## config.mk

```make
export PLATFORM = sky130hd
export DESIGN_NAME = conv_operand_loader
export DESIGN_NICKNAME = d
export VERILOG_FILES = /design/src/rtl/conv_operand_loader.sv
export SDC_FILE = /design/constraint.sdc
export NUM_CORES = 1
export LEC_CHECK = 0
export ABC_AREA = 1
export CAP_MARGIN = 25
export CORE_AREA = 2 2 263 265
export CTS_BUF_LIST = sky130_fd_sc_hd__clkbuf_8 sky130_fd_sc_hd__clkbuf_16
export CTS_CLUSTER_DIAMETER = 200
export DETAILED_ROUTE_END_ITERATION = 8
export DIE_AREA = 0 0 265 267
export GPL_ROUTABILITY_DRIVEN = 0
export PLACE_DENSITY_LB_ADDON = 0.25
export SLEW_MARGIN = 40
export SYNTH_ARGS = -nofsm -noshare
export SYNTH_HDL_FRONTEND = slang
export SYNTH_SLANG_ARGS = --single-unit
```

## constraint.sdc

```tcl
create_clock -name clk -period 2.61 [get_ports clk]
set_input_delay 0.3915 -clock clk [delete_from_list [all_inputs] [get_ports clk]]
set_output_delay 0.3915 -clock clk [all_outputs]
set_load 0.05 [all_outputs]
```
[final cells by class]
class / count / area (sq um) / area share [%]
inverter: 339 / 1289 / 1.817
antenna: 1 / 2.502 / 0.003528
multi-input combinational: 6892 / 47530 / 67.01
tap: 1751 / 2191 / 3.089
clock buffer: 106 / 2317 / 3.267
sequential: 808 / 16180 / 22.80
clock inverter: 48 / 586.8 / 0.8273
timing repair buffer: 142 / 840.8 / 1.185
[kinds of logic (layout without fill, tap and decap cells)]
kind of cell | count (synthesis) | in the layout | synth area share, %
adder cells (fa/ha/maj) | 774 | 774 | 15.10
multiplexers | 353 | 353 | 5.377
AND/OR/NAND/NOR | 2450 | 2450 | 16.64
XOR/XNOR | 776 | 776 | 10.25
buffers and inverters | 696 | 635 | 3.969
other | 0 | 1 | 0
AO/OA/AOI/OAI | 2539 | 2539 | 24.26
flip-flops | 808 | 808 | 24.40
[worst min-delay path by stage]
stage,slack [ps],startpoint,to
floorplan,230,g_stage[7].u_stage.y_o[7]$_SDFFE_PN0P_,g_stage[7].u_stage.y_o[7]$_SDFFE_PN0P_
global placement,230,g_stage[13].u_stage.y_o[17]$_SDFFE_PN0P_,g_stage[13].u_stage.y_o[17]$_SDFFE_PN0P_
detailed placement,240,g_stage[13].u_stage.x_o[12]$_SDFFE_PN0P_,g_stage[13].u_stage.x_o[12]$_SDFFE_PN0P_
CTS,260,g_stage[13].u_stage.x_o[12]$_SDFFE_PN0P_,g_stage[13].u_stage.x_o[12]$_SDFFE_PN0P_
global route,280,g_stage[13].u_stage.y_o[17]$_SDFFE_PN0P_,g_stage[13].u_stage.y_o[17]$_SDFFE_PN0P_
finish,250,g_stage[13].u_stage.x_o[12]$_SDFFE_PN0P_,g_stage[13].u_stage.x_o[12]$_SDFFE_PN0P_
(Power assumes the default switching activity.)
**src/rtl/fmcw_chirp_scheduler.sv**
```systemverilog
// FMCW chirp scheduler: frames ramp/guard cycles, tracks FFT frames still in flight,
// and stalls the next chirp while two FFT results are still owed downstream.
module fmcw_chirp_scheduler #(
  parameter int unsigned CNT_WIDTH = 16,
  parameter int unsigned CFG_WIDTH = 8
) (
  input  logic                 aclk,
  input  logic                 aresetn,
  input  logic                 start,
  input  logic                 stop,
  input  logic [CNT_WIDTH-1:0] cfg_period,
  input  logic [CNT_WIDTH-1:0] cfg_ramp_len,
  input  logic [7:0]           cfg_nchirps,
  input  logic [CFG_WIDTH-1:0] cfg_window,
  input  logic                 fft_tlast,
  input  logic                 win_err,
  output logic                 ramp,
  output logic [CFG_WIDTH-1:0] win_cfg,
  output logic [7:0]           chirp_idx,
  output logic                 busy,
  output logic                 frame_done,
  output logic                 overrun,
  output logic                 cfg_err,
  output logic                 err_latched
);

  typedef enum logic [1:0] {IDLE, RAMP, GUARD, DRAIN} state_t;

  state_t               state, state_nxt;
  logic [CNT_WIDTH-1:0] cnt, cnt_nxt;
  logic [CNT_WIDTH-1:0] period_s, period_s_nxt;
  logic [CNT_WIDTH-1:0] ramp_len_s, ramp_len_s_nxt;
  logic [7:0]           nchirps_s, nchirps_s_nxt;
  logic [1:0]           outstanding, outstanding_nxt;
  logic                 win_err_d;
  logic                 ramp_nxt, busy_nxt, frame_done_nxt;
  logic                 overrun_nxt, cfg_err_nxt, err_latched_nxt;
  logic [CFG_WIDTH-1:0] win_cfg_nxt;
  logic [7:0]           chirp_idx_nxt;

  logic       cfg_ok, tlast_eff, ramp_end, guard_end, last_chirp, ramp_entry;
  logic [1:0] out_dec;

  assign cfg_ok     = (cfg_ramp_len != '0) && (cfg_ramp_len < cfg_period);
  assign tlast_eff  = fft_tlast && (outstanding != 2'd0);
  assign out_dec    = outstanding - 2'(tlast_eff);
  assign ramp_end   = (cnt == ramp_len_s - CNT_WIDTH'(1));
  assign guard_end  = (cnt == period_s - ramp_len_s - CNT_WIDTH'(1));
  assign last_chirp = (nchirps_s != 8'd0) && (8'(chirp_idx + 8'd1) == nchirps_s);
  assign ramp_entry = (state_nxt == RAMP) && (state != RAMP);

  // State and datapath registers
  always_ff @(posedge aclk) begin
    if (!aresetn) begin
      state       <= IDLE;
      cnt         <= '0;
      period_s    <= '0;
      ramp_len_s  <= '0;
      nchirps_s   <= '0;
      outstanding <= '0;
      win_err_d   <= 1'b0;
      ramp        <= 1'b0;
      win_cfg     <= '0;
      chirp_idx   <= '0;
      busy        <= 1'b0;
      frame_done  <= 1'b0;
      overrun     <= 1'b0;
      cfg_err     <= 1'b0;
      err_latched <= 1'b0;
    end else begin
      state       <= state_nxt;
      cnt         <= cnt_nxt;
      period_s    <= period_s_nxt;
      ramp_len_s  <= ramp_len_s_nxt;
      nchirps_s   <= nchirps_s_nxt;
      outstanding <= outstanding_nxt;
      win_err_d   <= win_err;
      ramp        <= ramp_nxt;
      win_cfg     <= win_cfg_nxt;
      chirp_idx   <= chirp_idx_nxt;
      busy        <= busy_nxt;
      frame_done  <= frame_done_nxt;
      overrun     <= overrun_nxt;
      cfg_err     <= cfg_err_nxt;
      err_latched <= err_latched_nxt;
    end
  end

  // Next-state logic; the stall decision uses the count after this cycle's tlast
  always_comb begin
    state_nxt = state;
    case (state)
      IDLE:  if (start && cfg_ok) state_nxt = RAMP;
      RAMP: begin
        if (stop)          state_nxt = DRAIN;
        else if (ramp_end) state_nxt = GUARD;
      end
      GUARD: begin
        if (stop)                              state_nxt = DRAIN;
        else if (guard_end && out_dec != 2'd2) state_nxt = last_chirp ? DRAIN : RAMP;
      end
      DRAIN: if (out_dec == 2'd0) state_nxt = IDLE;
      default: state_nxt = IDLE;
    endcase
  end

  // Registered-output and datapath next values
  always_comb begin
    cnt_nxt         = cnt;
    period_s_nxt    = period_s;
    ramp_len_s_nxt  = ramp_len_s;
    nchirps_s_nxt   = nchirps_s;
    outstanding_nxt = out_dec + 2'(ramp_entry);
    ramp_nxt        = (state_nxt == RAMP);
    busy_nxt        = (state_nxt != IDLE);
    frame_done_nxt  = (state == DRAIN) && (state_nxt == IDLE);
    win_cfg_nxt     = win_cfg;
    chirp_idx_nxt   = chirp_idx;
    overrun_nxt     = overrun;
    cfg_err_nxt     = cfg_err;
    err_latched_nxt = err_latched;

    if (state_nxt != state)
      cnt_nxt = '0;
    else if ((state == RAMP) || ((state == GUARD) && !guard_end))
      cnt_nxt = cnt + CNT_WIDTH'(1);

    if (ramp_entry) begin
      win_cfg_nxt   = cfg_window;
      chirp_idx_nxt = (state == IDLE) ? 8'd0 : 8'(chirp_idx + 8'd1);
    end

    if ((state == IDLE) && start) begin
      if (cfg_ok) begin
        period_s_nxt    = cfg_period;
        ramp_len_s_nxt  = cfg_ramp_len;
        nchirps_s_nxt   = cfg_nchirps;
        overrun_nxt     = 1'b0;
        cfg_err_nxt     = 1'b0;
        err_latched_nxt = 1'b0;
      end else begin
        cfg_err_nxt = 1'b1;
      end
    end

    if ((state == GUARD) && !stop && guard_end && (outstanding == 2'd2))
      overrun_nxt = 1'b1;

    if ((state != IDLE) && win_err && !win_err_d)
      err_latched_nxt = 1'b1;
  end

endmodule

```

> What you need to do: Looking at the records above, how many lines have the word "cells" in them? State the number only.

> Response for this exercise: 3